DATA EXTRACTS.
▼

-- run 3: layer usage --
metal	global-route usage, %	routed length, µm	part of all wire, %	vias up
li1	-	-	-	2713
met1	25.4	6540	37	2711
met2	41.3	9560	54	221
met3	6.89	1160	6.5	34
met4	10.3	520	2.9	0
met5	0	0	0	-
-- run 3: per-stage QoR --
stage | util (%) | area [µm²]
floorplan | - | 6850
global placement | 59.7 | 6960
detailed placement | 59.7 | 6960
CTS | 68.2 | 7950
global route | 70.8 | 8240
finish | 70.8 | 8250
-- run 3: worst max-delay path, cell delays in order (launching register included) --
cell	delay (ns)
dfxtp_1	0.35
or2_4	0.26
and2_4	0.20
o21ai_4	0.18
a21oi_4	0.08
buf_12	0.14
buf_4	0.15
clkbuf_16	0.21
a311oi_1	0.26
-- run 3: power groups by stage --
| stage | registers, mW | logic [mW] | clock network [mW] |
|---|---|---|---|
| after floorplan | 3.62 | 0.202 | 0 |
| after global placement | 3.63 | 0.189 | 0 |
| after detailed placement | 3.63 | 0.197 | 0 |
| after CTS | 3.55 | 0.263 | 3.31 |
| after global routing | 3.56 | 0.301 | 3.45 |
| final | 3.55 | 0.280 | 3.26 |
$ cat config.mk
export PLATFORM = sky130hd
export DESIGN_NAME = spi_command_slave
export DESIGN_NICKNAME = d
export VERILOG_FILES = /design/src/rtl/spi_command_slave.sv
export SDC_FILE = /design/constraint.sdc
export NUM_CORES = 1
export LEC_CHECK = 0
export ABC_AREA = 1
export BUFFER_PORTS_ARGS = -buffer_cell sky130_fd_sc_hd__clkbuf_2
export CAP_MARGIN = 5
export CORE_MARGIN = 10
export CORE_UTILIZATION = 50
export CTS_BUF_LIST = sky130_fd_sc_hd__clkbuf_4 sky130_fd_sc_hd__clkbuf_8
export DETAILED_ROUTE_END_ITERATION = 10
export HOLD_SLACK_MARGIN = 0.06
export PLACE_DENSITY_LB_ADDON = 0.05
export SLEW_MARGIN = 20
export SYNTH_ARGS = -nofsm -noshare
export SYNTH_HDL_FRONTEND = slang
export SYNTH_SLANG_ARGS = --single-unit
$ cat constraint.sdc
create_clock -name clk -period 1.8 [get_ports clk]
set_clock_uncertainty 0.1 [all_clocks]
set_input_delay 0.27 -clock clk [delete_from_list [all_inputs] [get_ports clk]]
set_output_delay 0.27 -clock clk [all_outputs]
set_load 0.05 [all_outputs]
===== src/rtl/conn_table_lookup_arbiter.sv =====
// Shares the single-port connection table between per-port lookups and the
// config path: zero-fill after reset, guarded cfg priority, tagged responses.
module conn_table_lookup_arbiter
    import conn_tbl_pkg::*;
(
    input  logic                        clk,
    input  logic                        reset,
    input  logic [NUM_PORTS-1:0]        lk_valid,
    input  logic [NUM_PORTS*VLAN_W-1:0] lk_vlan,
    output logic [NUM_PORTS-1:0]        lk_ready,
    output logic [NUM_PORTS-1:0]        lk_rvalid,
    output logic [DATA_SIZE-1:0]        lk_rdata,
    input  logic                        cfg_valid,
    input  logic                        cfg_we,
    input  logic [TBL_ADDR_W-1:0]       cfg_addr,
    input  logic [DATA_SIZE-1:0]        cfg_wdata,
    output logic                        cfg_ready,
    output logic                        cfg_rvalid,
    output logic [DATA_SIZE-1:0]        cfg_rdata,
    output logic                        init_done,
    output logic                        mem_en,
    output logic                        mem_we,
    output logic [TBL_ADDR_W-1:0]       mem_addr,
    output logic [DATA_SIZE-1:0]        mem_wdata,
    input  logic [DATA_SIZE-1:0]        mem_rdata
);

    arb_state_e            state_q, state_d;
    logic [TBL_ADDR_W-1:0] init_cnt_q, init_cnt_d;
    logic                  init_done_q, init_done_d;
    logic [CFG_RUN_W-1:0]  run_q, run_d;
    rsp_tag_t              tag0_q, tag0_d, tag1_q;
    logic [DATA_SIZE-1:0]  rdata_q;

    logic                  running;
    logic                  any_lk;
    logic                  cfg_win;
    logic                  lk_en;
    logic [NUM_PORTS-1:0]  lk_gnt;
    logic [PORT_W-1:0]     lk_idx;
    logic                  lk_found;
    conn_addr_t            lk_addr;

    assign running = (state_q == ST_RUN);
    assign any_lk  = |lk_valid;
    assign cfg_win = cfg_valid && (!any_lk || run_q < CFG_RUN_W'(MAX_CFG_RUN));
    assign lk_en   = running && !cfg_win;

    rr_arbiter_nports #(
        .NUM_PORTS(NUM_PORTS)
    ) u_rr (
        .clk_i  (clk),
        .reset_i(reset),
        .req_i  (lk_valid),
        .en_i   (lk_en),
        .gnt_o  (lk_gnt),
        .idx_o  (lk_idx),
        .found_o(lk_found)
    );

    assign lk_ready  = lk_gnt;
    assign cfg_ready = running && cfg_win;

    assign lk_addr.port_id = lk_idx;
    assign lk_addr.vlan    = lk_vlan[lk_idx*VLAN_W +: VLAN_W];

    always_comb begin
        state_d     = state_q;
        init_cnt_d  = init_cnt_q;
        init_done_d = init_done_q;
        run_d       = run_q;
        tag0_d      = '0;
        mem_en      = 1'b0;
        mem_we      = 1'b0;
        mem_addr    = '0;
        mem_wdata   = '0;
        unique case (state_q)
            ST_INIT: begin
                // keep the RAM quiet while reset is still held
                mem_en     = !reset;
                mem_we     = !reset;
                mem_addr   = init_cnt_q;
                init_cnt_d = init_cnt_q + 1'b1;
                if (&init_cnt_q) begin
                    state_d     = ST_RUN;
                    init_done_d = 1'b1;
                end
            end
            ST_RUN: begin
                if (cfg_ready) begin
                    mem_en        = 1'b1;
                    mem_we        = cfg_we;
                    mem_addr      = cfg_addr;
                    mem_wdata     = cfg_wdata;
                    tag0_d.valid  = !cfg_we;
                    tag0_d.is_cfg = 1'b1;
                end else if (lk_found) begin
                    mem_en       = 1'b1;
                    mem_addr     = lk_addr;
                    tag0_d.valid = 1'b1;
                    tag0_d.owner = lk_idx;
                end
                if (cfg_ready && any_lk) begin
                    if (run_q != CFG_RUN_W'(MAX_CFG_RUN)) begin
                        run_d = run_q + 1'b1;
                    end
                end else begin
                    run_d = '0;
                end
            end
            default: ;
        endcase
    end

    always_ff @(posedge clk or posedge reset) begin
        if (reset) begin
            state_q     <= ST_INIT;
            init_cnt_q  <= '0;
            init_done_q <= 1'b0;
            run_q       <= '0;
            tag0_q      <= '0;
            tag1_q      <= '0;
            rdata_q     <= '0;
        end else begin
            state_q     <= state_d;
            init_cnt_q  <= init_cnt_d;
            init_done_q <= init_done_d;
            run_q       <= run_d;
            tag0_q      <= tag0_d;
            tag1_q      <= tag0_q;
            if (tag0_q.valid) begin
                rdata_q <= mem_rdata;
            end
        end
    end

    assign init_done  = init_done_q;
    assign lk_rvalid  = (tag1_q.valid && !tag1_q.is_cfg)
                      ? (NUM_PORTS'(1) << tag1_q.owner) : '0;
    assign cfg_rvalid = tag1_q.valid && tag1_q.is_cfg;
    assign lk_rdata   = rdata_q;
    assign cfg_rdata  = rdata_q;

endmodule
File: config.mk
export PLATFORM = sky130hd
export DESIGN_NAME = trng_bit_collector
export DESIGN_NICKNAME = d
export VERILOG_FILES = /design/src/rtl/trng_pkg.sv /design/src/rtl/trng_sync_edge.sv /design/src/rtl/trng_bit_collector.sv
export SDC_FILE = /design/constraint.sdc
export NUM_CORES = 1
export LEC_CHECK = 0
export CAP_MARGIN = 20
export CORE_MARGIN = 2
export CORE_UTILIZATION = 40
export CTS_CLUSTER_DIAMETER = 40
export DETAILED_ROUTE_END_ITERATION = 10
export PLACE_DENSITY_LB_ADDON = 0.05
export SLEW_MARGIN = 40
export SYNTH_ARGS = -nofsm -noshare
export SYNTH_HDL_FRONTEND = slang
export SYNTH_SLANG_ARGS = --single-unit
File: constraint.sdc
create_clock -name clk_in -period 4 [get_ports clk_in]
set_clock_uncertainty 0.1 [all_clocks]
set_input_delay 0.4 -clock clk_in [delete_from_list [all_inputs] [get_ports clk_in]]
set_output_delay 0.4 -clock clk_in [all_outputs]
set_load 0.02 [all_outputs]
## src/rtl/mole_pkg.sv

```systemverilog
// Shared definitions for the whack-a-mole game: sequencer state encoding and
// default mole-period constants used by the sequencer and display controller.
package mole_pkg;

  typedef enum logic [2:0] {
    IDLE = 3'd0,
    SEED = 3'd1,
    PLAY = 3'd2,
    HIT  = 3'd3,
    OVER = 3'd4
  } state_t;

  localparam logic [27:0] BASE_SPEED = 28'd50_000_000;
  localparam logic [27:0] SPEED_STEP = 28'd5_000_000;
  localparam logic [27:0] MIN_SPEED  = 28'd10_000_000;

endpackage

```

## src/rtl/mole_game_sequencer_rise_detect.sv

```systemverilog
// One-bit rising-edge detector: the input is registered once and an edge is
// reported while the registered value is 1 and its previous value was 0.
module rise_detect (
  input  logic clock,
  input  logic reset,
  input  logic i_in,
  output logic o_rise
);

  logic r_cur;
  logic r_prev;

  always_ff @(posedge clock) begin
    if (reset) begin
      r_cur  <= 1'b0;
      r_prev <= 1'b0;
    end else begin
      r_cur  <= i_in;
      r_prev <= r_cur;
    end
  end

  assign o_rise = r_cur & ~r_prev;

endmodule

```

## src/rtl/mole_game_sequencer.sv

```systemverilog
// Game FSM for the three-mole whack-a-mole: sequences the display controller,
// classifies key presses against the lit mole, and tracks score/misses/level.
module mole_game_sequencer #(
  parameter logic [27:0] BASE_SPEED     = mole_pkg::BASE_SPEED,
  parameter logic [27:0] SPEED_STEP     = mole_pkg::SPEED_STEP,
  parameter logic [27:0] MIN_SPEED      = mole_pkg::MIN_SPEED,
  parameter int unsigned HITS_PER_LEVEL = 5,
  parameter int unsigned MAX_MISSES     = 3
) (
  input  logic        clock,
  input  logic        reset,
  input  logic        start,
  input  logic [2:0]  key,
  input  logic [2:0]  mole,
  output logic        game,
  output logic        turnoff,
  output logic [27:0] speed,
  output logic [1:0]  seed,
  output logic [7:0]  score,
  output logic [3:0]  misses,
  output logic [3:0]  level,
  output logic        game_over,
  output logic [2:0]  dbg_state
);

  import mole_pkg::*;

  state_t      r_state;
  state_t      w_next;
  logic        w_start_edge;
  logic [2:0]  w_key_edge;
  logic        w_hit;
  logic        w_miss;
  logic [3:0]  w_misses_inc;
  logic [7:0]  w_hit_inc;
  logic        w_level_up;
  logic [28:0] w_floor;
  logic [27:0] w_speed_dn;

  logic        r_game;
  logic        r_turnoff;
  logic        r_game_over;
  logic [27:0] r_speed;
  logic [1:0]  r_seed;
  logic [1:0]  r_seed_cnt;
  logic [7:0]  r_score;
  logic [3:0]  r_misses;
  logic [3:0]  r_level;
  logic [7:0]  r_hit_cnt;

  rise_detect u_rise_start (
    .clock (clock), .reset (reset), .i_in (start), .o_rise (w_start_edge)
  );

  for (genvar g = 0; g < 3; g++) begin : g_key_rise
    rise_detect u_rise_key (
      .clock (clock), .reset (reset), .i_in (key[g]), .o_rise (w_key_edge[g])
    );
  end

  assign w_misses_inc = r_misses + 4'd1;
  assign w_hit_inc    = r_hit_cnt + 8'd1;
  assign w_level_up   = (w_hit_inc == 8'(HITS_PER_LEVEL));
  // Compare in 29 bits so MIN_SPEED + SPEED_STEP cannot overflow.
  assign w_floor      = {1'b0, MIN_SPEED} + {1'b0, SPEED_STEP};
  assign w_speed_dn   = ({1'b0, r_speed} < w_floor) ? MIN_SPEED : (r_speed - SPEED_STEP);

  always_comb begin
    w_next = r_state;
    w_hit  = 1'b0;
    w_miss = 1'b0;
    case (r_state)
      IDLE, OVER: if (w_start_edge) w_next = SEED;
      SEED:       w_next = PLAY;
      PLAY: begin
        if (w_start_edge) begin
          w_next = SEED;
        end else if (|w_key_edge) begin
          if ($onehot(w_key_edge) && |(w_key_edge & mole)) begin
            w_hit  = 1'b1;
            w_next = HIT;
          end else begin
            w_miss = 1'b1;
            if (w_misses_inc == 4'(MAX_MISSES)) w_next = OVER;
          end
        end
      end
      HIT:        w_next = PLAY;
      default:    w_next = IDLE;
    endcase
  end

  always_ff @(posedge clock) begin
    if (reset) r_state <= IDLE;
    else       r_state <= w_next;
  end

  // Outputs are registered from the next state so they line up with r_state.
  always_ff @(posedge clock) begin
    if (reset) begin
      r_game      <= 1'b0;
      r_turnoff   <= 1'b0;
      r_game_over <= 1'b0;
      r_speed     <= BASE_SPEED;
      r_seed      <= 2'b01;
      r_seed_cnt  <= 2'b01;
      r_score     <= 8'd0;
      r_misses    <= 4'd0;
      r_level     <= 4'd0;
      r_hit_cnt   <= 8'd0;
    end else begin
      r_seed_cnt  <= (r_seed_cnt == 2'b11) ? 2'b01 : (r_seed_cnt + 2'b01);
      r_game      <= (w_next == PLAY) || (w_next == HIT);
      r_turnoff   <= (w_next == HIT);
      r_game_over <= (w_next == OVER);
      if (r_state == SEED) begin
        r_seed    <= r_seed_cnt;
        r_score   <= 8'd0;
        r_misses  <= 4'd0;
        r_level   <= 4'd0;
        r_hit_cnt <= 8'd0;
        r_speed   <= BASE_SPEED;
      end
      if (w_hit) begin
        if (r_score != 8'hFF) r_score <= r_score + 8'd1;
        if (w_level_up) begin
          r_hit_cnt <= 8'd0;
          if (r_level != 4'hF) r_level <= r_level + 4'd1;
          r_speed <= w_speed_dn;
        end else begin
          r_hit_cnt <= w_hit_inc;
        end
      end
      if (w_miss) r_misses <= w_misses_inc;
    end
  end

  assign game      = r_game;
  assign turnoff   = r_turnoff;
  assign game_over = r_game_over;
  assign speed     = r_speed;
  assign seed      = r_seed;
  assign score     = r_score;
  assign misses    = r_misses;
  assign level     = r_level;
  assign dbg_state = r_state;

endmodule

```

## config.mk

```make
export PLATFORM = sky130hd
export DESIGN_NAME = mole_game_sequencer
export DESIGN_NICKNAME = d
export VERILOG_FILES = /design/src/rtl/mole_pkg.sv /design/src/rtl/mole_game_sequencer_rise_detect.sv /design/src/rtl/mole_game_sequencer.sv
export SDC_FILE = /design/constraint.sdc
export NUM_CORES = 1
export LEC_CHECK = 0
export BUFFER_PORTS_ARGS = -buffer_cell sky130_fd_sc_hd__buf_2
export CAP_MARGIN = 5
export CELL_PAD_IN_SITES_DETAIL_PLACEMENT = 1
export CELL_PAD_IN_SITES_GLOBAL_PLACEMENT = 1
export CORE_UTILIZATION = 38
export DETAILED_ROUTE_END_ITERATION = 16
export PLACE_DENSITY = 0.87
export SLEW_MARGIN = 20
export SYNTH_ARGS = -nofsm -noshare
export SYNTH_HDL_FRONTEND = slang
export SYNTH_SLANG_ARGS = --single-unit
```

## constraint.sdc

```tcl
create_clock -name clock -period 2.2 [get_ports clock]
set_input_delay 0.22 -clock clock [delete_from_list [all_inputs] [get_ports clock]]
set_output_delay 0.22 -clock clock [all_outputs]
set_load 0.01 [all_outputs]
```

==> impl_metrics.py <==
metrics = {
    "status": {
        "outcome": "complete, but fails checks",
        "violations": "setup timing",
    },
    "clock_network": {
        "cts_max_path_buffers": 2,
        "htree_levels": 3,
        "cts_buffers": 9,
        "path_clk_slew_ps": 90,
        "clock_tree.root_cell": "clkbuf_8",
        "clk_latency_ps": 370,
        "cts_tree": "done",
        "cts_sinks": 70,
    },
    "timing": {
        "relSlewSlack_pct": 59.89,
        "rsz0062_at_grt": "true",
        "finalSetupViolations": 23,
        "hold_viol_final": 0,
        "finalClockSkew_ps": 15.92,
        "tightest_slew_ps": 597.1,
        "fmax_ghz": 0.4263,
        "fin_ws_ps": -145.6,
        "period_share_pct": 106.6,
        "final.min_clock_period_ps": 2346,
        "fin_worst_hold_slack_ps": 63.82,
        "drv_slew": 0,
    },
    "placed_design": {
        "place.gp.congestion": 0.8918,
        "hpwlAfterDp_um": 8164,
        "placed_cell_area_mm2": 0.004253,
        "port_buffers": 60,
    },
    "worst_setup_path": {
        "crit_buf_inv": 1,
        "worstSetupPathType": "register to register",
        "critPathMaxFanout": 8,
        "worstPathCellList": "nor2b_4 -> ha_4 -> nor2b_4 -> mux2_4 -> and3_4 -> o211ai_4 -> buf_4 -> nand3_1 -> a31oi_2",
        "arrival_ps": 2610,
        "critPathTopFamily": "simple AND/OR/NAND/NOR gates",
        "cp-end-kind": "register",
        "cp_common_cell": "nor2b_4",
        "slowest_delay_ps": 340,
        "cp_data_required_time_ps": 2460,
        "cp-start-kind": "register",
        "cp_slowest_cell": "dfxtp_2",
    },
    "layout": {
        "drive_gt1_share_pct": 36.33,
        "postLayoutCellArea_mm2": 0.005025,
        "layout.nets": 559,
        "area_growth_pct": 38.05,
        "antennaDiodeCount": 0,
        "layout_commonest_cell": "dfxtp_1",
        "layout_common_cells": "dfxtp_1, buf_2, buf_4",
    },
    "pwr": {
        "comb_power_share_pct": 8.4,
        "ir_worst_vdd_v": 0.0003591,
        "p_clk_share_pct": 42.1,
        "sequentialPowerShare_pct": 49.5,
        "net-switching-power_mw": 0.7432,
        "p_leak_nw": 1.949,
        "p_per_area_mw_per_mm2": 527.6,
        "internal_power_mw": 1.908,
        "switching_share_pct": 28.03,
    },
    "logic_synthesis": {
        "synth_fp_nets": 460,
        "synth.distinct_cells": 64,
        "synth-main-ff-cell": "dfxtp_1",
        "yosys_warnings": 0,
        "async_reset_ff_share_pct": 0,
        "yosysSeqAreaShare_pct": 38.50,
        "synthCells": 441,
        "yosys.area.top_type": "dfxtp_1",
        "syn-cell-area_mm2": 0.003640,
        "ys_top_cells_by_area": "dfxtp_1, a21oi_1, nor2_1, ha_1, nand2_1",
        "synth_area_per_cell_um2": 8.253,
        "ys_seq_elements": 70,
        "synth_top_area_share_pct": 38.50,
        "synth_edf_count": 0,
    },
    "route": {
        "firstDrtPassIters": 5,
        "drt-met1-wl_um": 6170,
        "drc": 0,
        "dr_wl_met2_um": 8055,
        "finalWirelength_um": 16310,
        "wl_per_cell_um": 24.19,
        "drtIter0Drc": 434,
        "viasPerCell": 6.412,
        "vias": 4322,
        "wl_met3_um": 1121,
        "postRouteAntennaNets": 0,
        "top_layer_used": "met4",
    },
    "min_path": {
        "min_path_type": "primary input to register",
    },
    "global_routing": {
        "grt_use_total_pct": 29.29,
        "grt_pass1_vias": 4280,
        "grt-ovfl-total": 0,
        "grt_max_degree": 39,
        "grt_pass1_wl_um": 22670,
        "grt_antenna_before_repair": 0,
    },
    "die": {
        "die_area_mm2": 0.009974,
        "row_count": 35,
        "die_h_um": 99.87,
        "initial_core_util_pct": 39.39,
        "die_w_um": 99.87,
        "coreArea_mm2": 0.009240,
        "pin_count": 61,
    },
    "run": {
        "maxCapViolations": 0,
    },
}
[what timing repair did]
item / 4_1_cts / 5_1_grt
hold buffers: 0 / 0
buffers inserted: 7 / 9
gates resized for setup: 34 / 57
setup endpoints to repair: 48 / 45
endpoints found under the hold margin: 0 / 0
pin swaps: 12 / 22
cloned: 0 / 1
[sequential cells by signal (all words and copies together), names as in the netlist]
signal / flops
game_over: 1
turnoff: 1
r_hit_cnt: 8
u_rise_start.r_prev: 1
u_rise_start.r_cur: 1
speed: 28
seed: 2
misses: 4
level: 4
g_key_rise.u_rise_key.r_cur: 3
dbg_state: 3
g_key_rise.u_rise_key.r_prev: 3
r_seed_cnt: 2
score: 8
game: 1
[final cells by class]
type	count	area, um2
Fill cell	1083	4215
Multi-Input combinational cell	336	2451
Sequential cell	70	1410
Timing Repair Buffer	113	767.0
Tap cell	129	161.4
Clock buffer	10	127.6
Clock inverter	6	70.07
Inverter	10	37.54
[cells in the mapped netlist, types with 2 or more instances]
master	count
dfxtp_1	70
nor2_1	36
a21oi_1	34
nand2_1	32
nor3_1	22
nand3_1	21
o21ai_0	19
nor2b_1	17
clkbuf_1	14
nor4_1	12
a31oi_1	10
and3_1	10
ha_1	10
nand3b_1	10
a211oi_1	9
inv_1	9
buf_2	8
nor3b_1	8
nand2b_1	7
or3_1	7
o211ai_1	6
or2_2	5
xor2_1	4
and2_1	3
nand4_1	3
nand4b_1	3
o2111ai_1	3
o31ai_1	3
a2111oi_1	2
a211o_1	2
a21bo_2	2
a21o_1	2
a311oi_1	2
buf_6	2
o211a_1	2
o311ai_0	2
o41ai_1	2
or3b_2	2
[layer usage]
layer  vias up  global-route usage [%]
li1       1820                       -
met1      2121                   33.39
met2       290                   51.09
met3        91                   4.318
met4         0                   19.12
met5         -                       0
[final timing paths]
path / from / to / slack, ps / cells past startpoint
worst min-delay path: start / u_rise_start.r_cur / 60 / 2
worst max register to register: g_key_rise[2].u_rise_key.r_cur / speed[11] / -150 / 9
worst max-delay path: g_key_rise[2].u_rise_key.r_cur / speed[11] / -150 / 9
worst min register to register: r_seed_cnt[0] / r_seed_cnt[0] / 430 / 1
[power groups by stage]
stage	logic (mW)	clock network (mW)	registers, mW
floorplan	0.0924	0	1.34
global placement	0.153	0	1.33
detailed placement	0.164	0	1.34
CTS	0.187	1.10	1.31
global route	0.235	1.16	1.31
finish	0.223	1.12	1.31
[cells by family after synthesis]
family | synth area share [%]
flops | 38.50
simple gates | 30.90
compound gates | 20.90
mux | 0.9968
xor+xnor | 0.9624
fa+ha+maj | 3.438
buf+inv | 4.297
[stage by stage]
step	setup TNS (ps)	utilization, %	power [mW]	setup WS (ps)	std cells
after CTS	-76.54	50.44	2.591	-38.25	664
after global placement	-126.2	46.03	1.486	-58.92	641
after detailed placement	-3507	46.03	1.501	-353.9	641
final	-1020	54.38	2.651	-145.6	674
after global routing	-3056	54.38	2.710	-215.4	674
after floorplan	0	-	1.428	3.052	441
(Power assumes the default switching activity.)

▲

ABOUT THIS EXERCISE. Every line from the top of the material above through the line holding "global placement | 59.7 | 6960" should be reproduced word for word, and nothing beyond it.

ANSWER.
-- run 3: layer usage --
metal	global-route usage, %	routed length, µm	part of all wire, %	vias up
li1	-	-	-	2713
met1	25.4	6540	37	2711
met2	41.3	9560	54	221
met3	6.89	1160	6.5	34
met4	10.3	520	2.9	0
met5	0	0	0	-
-- run 3: per-stage QoR --
stage | util (%) | area [µm²]
floorplan | - | 6850
global placement | 59.7 | 6960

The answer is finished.